Using the data below, show every line where the word "output" occurs.

Dataset entries Start Marker

From an optimization exercise on the open Yosys and OpenROAD flow, aimed at small area; shortcuts taken in it are not production practice. The RTL was checked by simulation tests, not by an equivalence proof against the original design. No activity file was given, so power comes from the tool's default toggle rates.

==> flow/design.v <==
module pe
#(
	parameter int WDLY = 0       
)
(
	input logic clk,
	input logic rst,
	input logic i_hit,
	input logic [7:0] i_load_data,
	input logic i_pop,
	input logic [7:0] i_left_data,
	input logic [23:0] i_sum,
	output logic [23:0] o_sum,
	output logic [1:0] o_pend
);
logic lp;
logic pp;
logic [7:0] b0;
logic [7:0] b1;
logic [7:0] wgt;
always_ff @(posedge clk) begin
	if (rst)
		lp <= 1'b0;
	else if (i_hit)
		lp <= ~lp;
end
always_ff @(posedge clk) begin
	if (rst)
		pp <= 1'b0;
	else if (i_pop)
		pp <= ~pp;
end
always_ff @(posedge clk) begin
	if (i_hit && !lp)
		b0 <= i_load_data;
	if (i_hit && lp)
		b1 <= i_load_data;
end
generate
	if (WDLY == 0) begin: gen_w0
		assign wgt = pp ? b1 : b0;
	end else begin: gen_wd
		logic [WDLY*8-1:0] wd;
		always_ff @(posedge clk)
			wd <= {wd, pp ? b1 : b0};
		assign wgt = wd[(WDLY-1)*8 +: 8];
	end
endgenerate
logic p1, s2, c2, p3, p4, s5, c5, s6, c6, p7, p8, s9, c9, p10, s11, c11, s12, c12, p13, p14, s15, c15, p16, p17, s18, c18, s19, c19, s20, c20, p21, p22, s23, c23, p24, p25, p26, s27, c27, s28, c28, s29, c29, s30, c30, p31, p32, s33, c33, p34, p35, p36, s37, c37, p38, s39, c39, s40, c40, s41, c41, s42, c42, p43, p44, s45, c45, p46, p47, p48, s49, c49, p50, p51, s52, c52, s53, c53, s54, c54, s55, c55, s56, c56, p57, p58, s59, c59, p60, p61, p62, s63, c63, p64, p65, p66, s67, c67, s68, c68, s69, c69, s70, c70, s71, c71, s72, c72, p73, p74, s75, c75, p76, p77, p78, s79, c79, p80, p81, s82, c82, s83, c83, s84, c84, s85, c85, s86, c86, s87, c87, p88, p89, s90, c90, p91, p92, p93, s94, c94, p95, s96, c96, s97, c97, s98, c98, s99, c99, s100, c100, p101, p102, s103, c103, p104, p105, p106, s107, c107, s108, c108, s109, c109, s110, c110, s111, c111, p112, p113, s114, c114, p115, p116, s117, c117, s118, c118, s119, c119, s120, c120, p121, p122, s123, c123, p124, s125, c125, s126, c126, s127, c127, p128, p129, s130, c130, s131, c131, s132, c132, p133, s134, c134, s135, c135, s136, c136;
nd2 u_1 (.a(i_left_data[0]), .b(wgt[0]), .y(p1));
xn2 u_2x (.a(i_sum[0]), .b(p1), .y(s2));
or2 u_2o (.a(i_sum[0]), .b(p1), .y(c2));
nd2 u_3 (.a(i_left_data[0]), .b(wgt[1]), .y(p3));
nd2 u_4 (.a(i_left_data[1]), .b(wgt[0]), .y(p4));
fa u_5 (.a(i_sum[1]), .b(p3), .c(p4), .s(s5), .co(c5));
xn2 u_6x (.a(c2), .b(s5), .y(s6));
or2 u_6o (.a(c2), .b(s5), .y(c6));
nd2 u_7 (.a(i_left_data[0]), .b(wgt[2]), .y(p7));
nd2 u_8 (.a(i_left_data[1]), .b(wgt[1]), .y(p8));
fa u_9 (.a(i_sum[2]), .b(p7), .c(p8), .s(s9), .co(c9));
nd2 u_10 (.a(i_left_data[2]), .b(wgt[0]), .y(p10));
fa u_11 (.a(p10), .b(c5), .c(s9), .s(s11), .co(c11));
xn2 u_12x (.a(c6), .b(s11), .y(s12));
or2 u_12o (.a(c6), .b(s11), .y(c12));
nd2 u_13 (.a(i_left_data[0]), .b(wgt[3]), .y(p13));
nd2 u_14 (.a(i_left_data[1]), .b(wgt[2]), .y(p14));
fa u_15 (.a(i_sum[3]), .b(p13), .c(p14), .s(s15), .co(c15));
nd2 u_16 (.a(i_left_data[2]), .b(wgt[1]), .y(p16));
nd2 u_17 (.a(i_left_data[3]), .b(wgt[0]), .y(p17));
fa u_18 (.a(p16), .b(p17), .c(c9), .s(s18), .co(c18));
fa u_19 (.a(s15), .b(c11), .c(s18), .s(s19), .co(c19));
xn2 u_20x (.a(c12), .b(s19), .y(s20));
or2 u_20o (.a(c12), .b(s19), .y(c20));
nd2 u_21 (.a(i_left_data[0]), .b(wgt[4]), .y(p21));
nd2 u_22 (.a(i_left_data[1]), .b(wgt[3]), .y(p22));
fa u_23 (.a(i_sum[4]), .b(p21), .c(p22), .s(s23), .co(c23));
nd2 u_24 (.a(i_left_data[2]), .b(wgt[2]), .y(p24));
nd2 u_25 (.a(i_left_data[3]), .b(wgt[1]), .y(p25));
nd2 u_26 (.a(i_left_data[4]), .b(wgt[0]), .y(p26));
fa u_27 (.a(p24), .b(p25), .c(p26), .s(s27), .co(c27));
fa u_28 (.a(c15), .b(s23), .c(s27), .s(s28), .co(c28));
fa u_29 (.a(c18), .b(s28), .c(c19), .s(s29), .co(c29));
xn2 u_30x (.a(c20), .b(s29), .y(s30));
or2 u_30o (.a(c20), .b(s29), .y(c30));
nd2 u_31 (.a(i_left_data[0]), .b(wgt[5]), .y(p31));
nd2 u_32 (.a(i_left_data[1]), .b(wgt[4]), .y(p32));
fa u_33 (.a(i_sum[5]), .b(p31), .c(p32), .s(s33), .co(c33));
nd2 u_34 (.a(i_left_data[2]), .b(wgt[3]), .y(p34));
nd2 u_35 (.a(i_left_data[3]), .b(wgt[2]), .y(p35));
nd2 u_36 (.a(i_left_data[4]), .b(wgt[1]), .y(p36));
fa u_37 (.a(p34), .b(p35), .c(p36), .s(s37), .co(c37));
nd2 u_38 (.a(i_left_data[5]), .b(wgt[0]), .y(p38));
fa u_39 (.a(p38), .b(c23), .c(c27), .s(s39), .co(c39));
fa u_40 (.a(s33), .b(s37), .c(c28), .s(s40), .co(c40));
fa u_41 (.a(s39), .b(s40), .c(c29), .s(s41), .co(c41));
xn2 u_42x (.a(c30), .b(s41), .y(s42));
or2 u_42o (.a(c30), .b(s41), .y(c42));
nd2 u_43 (.a(i_left_data[0]), .b(wgt[6]), .y(p43));
nd2 u_44 (.a(i_left_data[1]), .b(wgt[5]), .y(p44));
fa u_45 (.a(i_sum[6]), .b(p43), .c(p44), .s(s45), .co(c45));
nd2 u_46 (.a(i_left_data[2]), .b(wgt[4]), .y(p46));
nd2 u_47 (.a(i_left_data[3]), .b(wgt[3]), .y(p47));
nd2 u_48 (.a(i_left_data[4]), .b(wgt[2]), .y(p48));
fa u_49 (.a(p46), .b(p47), .c(p48), .s(s49), .co(c49));
nd2 u_50 (.a(i_left_data[5]), .b(wgt[1]), .y(p50));
nd2 u_51 (.a(i_left_data[6]), .b(wgt[0]), .y(p51));
fa u_52 (.a(p50), .b(p51), .c(c33), .s(s52), .co(c52));
fa u_53 (.a(c37), .b(s45), .c(s49), .s(s53), .co(c53));
fa u_54 (.a(c39), .b(s52), .c(s53), .s(s54), .co(c54));
fa u_55 (.a(c40), .b(s54), .c(c41), .s(s55), .co(c55));
xn2 u_56x (.a(c42), .b(s55), .y(s56));
or2 u_56o (.a(c42), .b(s55), .y(c56));
nd2 u_57 (.a(i_left_data[0]), .b(wgt[7]), .y(p57));
nd2 u_58 (.a(i_left_data[1]), .b(wgt[6]), .y(p58));
fa u_59 (.a(i_sum[7]), .b(p57), .c(p58), .s(s59), .co(c59));
nd2 u_60 (.a(i_left_data[2]), .b(wgt[5]), .y(p60));
nd2 u_61 (.a(i_left_data[3]), .b(wgt[4]), .y(p61));
nd2 u_62 (.a(i_left_data[4]), .b(wgt[3]), .y(p62));
fa u_63 (.a(p60), .b(p61), .c(p62), .s(s63), .co(c63));
nd2 u_64 (.a(i_left_data[5]), .b(wgt[2]), .y(p64));
nd2 u_65 (.a(i_left_data[6]), .b(wgt[1]), .y(p65));
nd2 u_66 (.a(i_left_data[7]), .b(wgt[0]), .y(p66));
fa u_67 (.a(p64), .b(p65), .c(p66), .s(s67), .co(c67));
fa u_68 (.a(c45), .b(c49), .c(s59), .s(s68), .co(c68));
fa u_69 (.a(s63), .b(s67), .c(c52), .s(s69), .co(c69));
fa u_70 (.a(c53), .b(s68), .c(s69), .s(s70), .co(c70));
fa u_71 (.a(c54), .b(s70), .c(c55), .s(s71), .co(c71));
xn2 u_72x (.a(c56), .b(s71), .y(s72));
or2 u_72o (.a(c56), .b(s71), .y(c72));
nd2 u_73 (.a(i_left_data[1]), .b(wgt[7]), .y(p73));
nd2 u_74 (.a(i_left_data[2]), .b(wgt[6]), .y(p74));
fa u_75 (.a(i_sum[8]), .b(p73), .c(p74), .s(s75), .co(c75));
nd2 u_76 (.a(i_left_data[3]), .b(wgt[5]), .y(p76));
nd2 u_77 (.a(i_left_data[4]), .b(wgt[4]), .y(p77));
nd2 u_78 (.a(i_left_data[5]), .b(wgt[3]), .y(p78));
fa u_79 (.a(p76), .b(p77), .c(p78), .s(s79), .co(c79));
nd2 u_80 (.a(i_left_data[6]), .b(wgt[2]), .y(p80));
nd2 u_81 (.a(i_left_data[7]), .b(wgt[1]), .y(p81));
fa u_82 (.a(p80), .b(p81), .c(c59), .s(s82), .co(c82));
fa u_83 (.a(c63), .b(c67), .c(s75), .s(s83), .co(c83));
fa u_84 (.a(s79), .b(c68), .c(s82), .s(s84), .co(c84));
fa u_85 (.a(s83), .b(c69), .c(s84), .s(s85), .co(c85));
fa u_86 (.a(c70), .b(s85), .c(c71), .s(s86), .co(c86));
xn2 u_87x (.a(c72), .b(s86), .y(s87));
or2 u_87o (.a(c72), .b(s86), .y(c87));
nd2 u_88 (.a(i_left_data[2]), .b(wgt[7]), .y(p88));
nd2 u_89 (.a(i_left_data[3]), .b(wgt[6]), .y(p89));
fa u_90 (.a(i_sum[9]), .b(p88), .c(p89), .s(s90), .co(c90));
nd2 u_91 (.a(i_left_data[4]), .b(wgt[5]), .y(p91));
nd2 u_92 (.a(i_left_data[5]), .b(wgt[4]), .y(p92));
nd2 u_93 (.a(i_left_data[6]), .b(wgt[3]), .y(p93));
fa u_94 (.a(p91), .b(p92), .c(p93), .s(s94), .co(c94));
nd2 u_95 (.a(i_left_data[7]), .b(wgt[2]), .y(p95));
fa u_96 (.a(p95), .b(c75), .c(c79), .s(s96), .co(c96));
fa u_97 (.a(s90), .b(s94), .c(c82), .s(s97), .co(c97));
fa u_98 (.a(c83), .b(s96), .c(c84), .s(s98), .co(c98));
fa u_99 (.a(s97), .b(s98), .c(c85), .s(s99), .co(c99));
fa u_100 (.a(s99), .b(c86), .c(c87), .s(s100), .co(c100));
nd2 u_101 (.a(i_left_data[3]), .b(wgt[7]), .y(p101));
nd2 u_102 (.a(i_left_data[4]), .b(wgt[6]), .y(p102));
fa u_103 (.a(i_sum[10]), .b(p101), .c(p102), .s(s103), .co(c103));
nd2 u_104 (.a(i_left_data[5]), .b(wgt[5]), .y(p104));
nd2 u_105 (.a(i_left_data[6]), .b(wgt[4]), .y(p105));
nd2 u_106 (.a(i_left_data[7]), .b(wgt[3]), .y(p106));
fa u_107 (.a(p104), .b(p105), .c(p106), .s(s107), .co(c107));
fa u_108 (.a(c90), .b(c94), .c(s103), .s(s108), .co(c108));
fa u_109 (.a(s107), .b(c96), .c(s108), .s(s109), .co(c109));
fa u_110 (.a(c97), .b(s109), .c(c98), .s(s110), .co(c110));
fa u_111 (.a(s110), .b(c99), .c(c100), .s(s111), .co(c111));
nd2 u_112 (.a(i_left_data[4]), .b(wgt[7]), .y(p112));
nd2 u_113 (.a(i_left_data[5]), .b(wgt[6]), .y(p113));
fa u_114 (.a(i_sum[11]), .b(p112), .c(p113), .s(s114), .co(c114));
nd2 u_115 (.a(i_left_data[6]), .b(wgt[5]), .y(p115));
nd2 u_116 (.a(i_left_data[7]), .b(wgt[4]), .y(p116));
fa u_117 (.a(p115), .b(p116), .c(c103), .s(s117), .co(c117));
fa u_118 (.a(c107), .b(s114), .c(c108), .s(s118), .co(c118));
fa u_119 (.a(s117), .b(c109), .c(s118), .s(s119), .co(c119));
xn2 u_120x (.a(s119), .b(c110), .y(s120));
or2 u_120o (.a(s119), .b(c110), .y(c120));
nd2 u_121 (.a(i_left_data[5]), .b(wgt[7]), .y(p121));
nd2 u_122 (.a(i_left_data[6]), .b(wgt[6]), .y(p122));
fa u_123 (.a(i_sum[12]), .b(p121), .c(p122), .s(s123), .co(c123));
nd2 u_124 (.a(i_left_data[7]), .b(wgt[5]), .y(p124));
fa u_125 (.a(p124), .b(c114), .c(s123), .s(s125), .co(c125));
fa u_126 (.a(c117), .b(s125), .c(c118), .s(s126), .co(c126));
fa u_127 (.a(s126), .b(c119), .c(c120), .s(s127), .co(c127));
nd2 u_128 (.a(i_left_data[6]), .b(wgt[7]), .y(p128));
nd2 u_129 (.a(i_left_data[7]), .b(wgt[6]), .y(p129));
fa u_130 (.a(i_sum[13]), .b(p128), .c(p129), .s(s130), .co(c130));
fa u_131 (.a(c123), .b(s130), .c(c125), .s(s131), .co(c131));
fa u_132 (.a(s131), .b(c126), .c(c127), .s(s132), .co(c132));
nd2 u_133 (.a(i_left_data[7]), .b(wgt[7]), .y(p133));
fa u_134 (.a(i_sum[14]), .b(p133), .c(c130), .s(s134), .co(c134));
fa u_135 (.a(s134), .b(c131), .c(c132), .s(s135), .co(c135));
fa u_136 (.a(i_sum[15]), .b(c134), .c(c135), .s(s136), .co(c136));
assign o_sum[0] = s2;
assign o_sum[1] = s6;
assign o_sum[2] = s12;
assign o_sum[3] = s20;
assign o_sum[4] = s30;
assign o_sum[5] = s42;
assign o_sum[6] = s56;
assign o_sum[7] = s72;
assign o_sum[8] = s87;
assign o_sum[9] = s100;
assign o_sum[10] = s111;
assign o_sum[11] = s120;
assign o_sum[12] = s127;
assign o_sum[13] = s132;
assign o_sum[14] = s135;
assign o_sum[15] = s136;
assign o_sum[23:16] = i_sum[23:16];
assign o_pend[0] = c111;    
assign o_pend[1] = c136;    
endmodule
module pe_fix
(
	input logic [23:0] i_sum,
	input logic [1:0] i_pend,
	output logic [23:0] o_sum
);
logic s1, c1, s2, c2, s3, c3, s4, c4, s5, c5, s6, c6, s7, c7, s8, c8, s9, c9, s10, c10, s11, c11, s12, c12, s13, c13;
xn2 u_1x (.a(i_sum[11]), .b(i_pend[0]), .y(s1));
or2 u_1o (.a(i_sum[11]), .b(i_pend[0]), .y(c1));
xn2 u_2x (.a(i_sum[12]), .b(c1), .y(s2));
or2 u_2o (.a(i_sum[12]), .b(c1), .y(c2));
xn2 u_3x (.a(i_sum[13]), .b(c2), .y(s3));
or2 u_3o (.a(i_sum[13]), .b(c2), .y(c3));
xn2 u_4x (.a(i_sum[14]), .b(c3), .y(s4));
or2 u_4o (.a(i_sum[14]), .b(c3), .y(c4));
xn2 u_5x (.a(i_sum[15]), .b(c4), .y(s5));
or2 u_5o (.a(i_sum[15]), .b(c4), .y(c5));
fa u_6 (.a(i_sum[16]), .b(i_pend[1]), .c(c5), .s(s6), .co(c6));
xn2 u_7x (.a(i_sum[17]), .b(c6), .y(s7));
or2 u_7o (.a(i_sum[17]), .b(c6), .y(c7));
xn2 u_8x (.a(i_sum[18]), .b(c7), .y(s8));
or2 u_8o (.a(i_sum[18]), .b(c7), .y(c8));
xn2 u_9x (.a(i_sum[19]), .b(c8), .y(s9));
or2 u_9o (.a(i_sum[19]), .b(c8), .y(c9));
xn2 u_10x (.a(i_sum[20]), .b(c9), .y(s10));
or2 u_10o (.a(i_sum[20]), .b(c9), .y(c10));
xn2 u_11x (.a(i_sum[21]), .b(c10), .y(s11));
or2 u_11o (.a(i_sum[21]), .b(c10), .y(c11));
xn2 u_12x (.a(i_sum[22]), .b(c11), .y(s12));
or2 u_12o (.a(i_sum[22]), .b(c11), .y(c12));
xn2 u_13x (.a(i_sum[23]), .b(c12), .y(s13));
or2 u_13o (.a(i_sum[23]), .b(c12), .y(c13));
assign o_sum[10:0] = i_sum[10:0];
assign o_sum[11] = s1;
assign o_sum[12] = s2;
assign o_sum[13] = s3;
assign o_sum[14] = s4;
assign o_sum[15] = s5;
assign o_sum[16] = s6;
assign o_sum[17] = s7;
assign o_sum[18] = s8;
assign o_sum[19] = s9;
assign o_sum[20] = s10;
assign o_sum[21] = s11;
assign o_sum[22] = s12;
assign o_sum[23] = s13;
endmodule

Dataset entries End Marker

### Solution for this problem
	output logic [23:0] o_sum,
	output logic [1:0] o_pend
	output logic [23:0] o_sum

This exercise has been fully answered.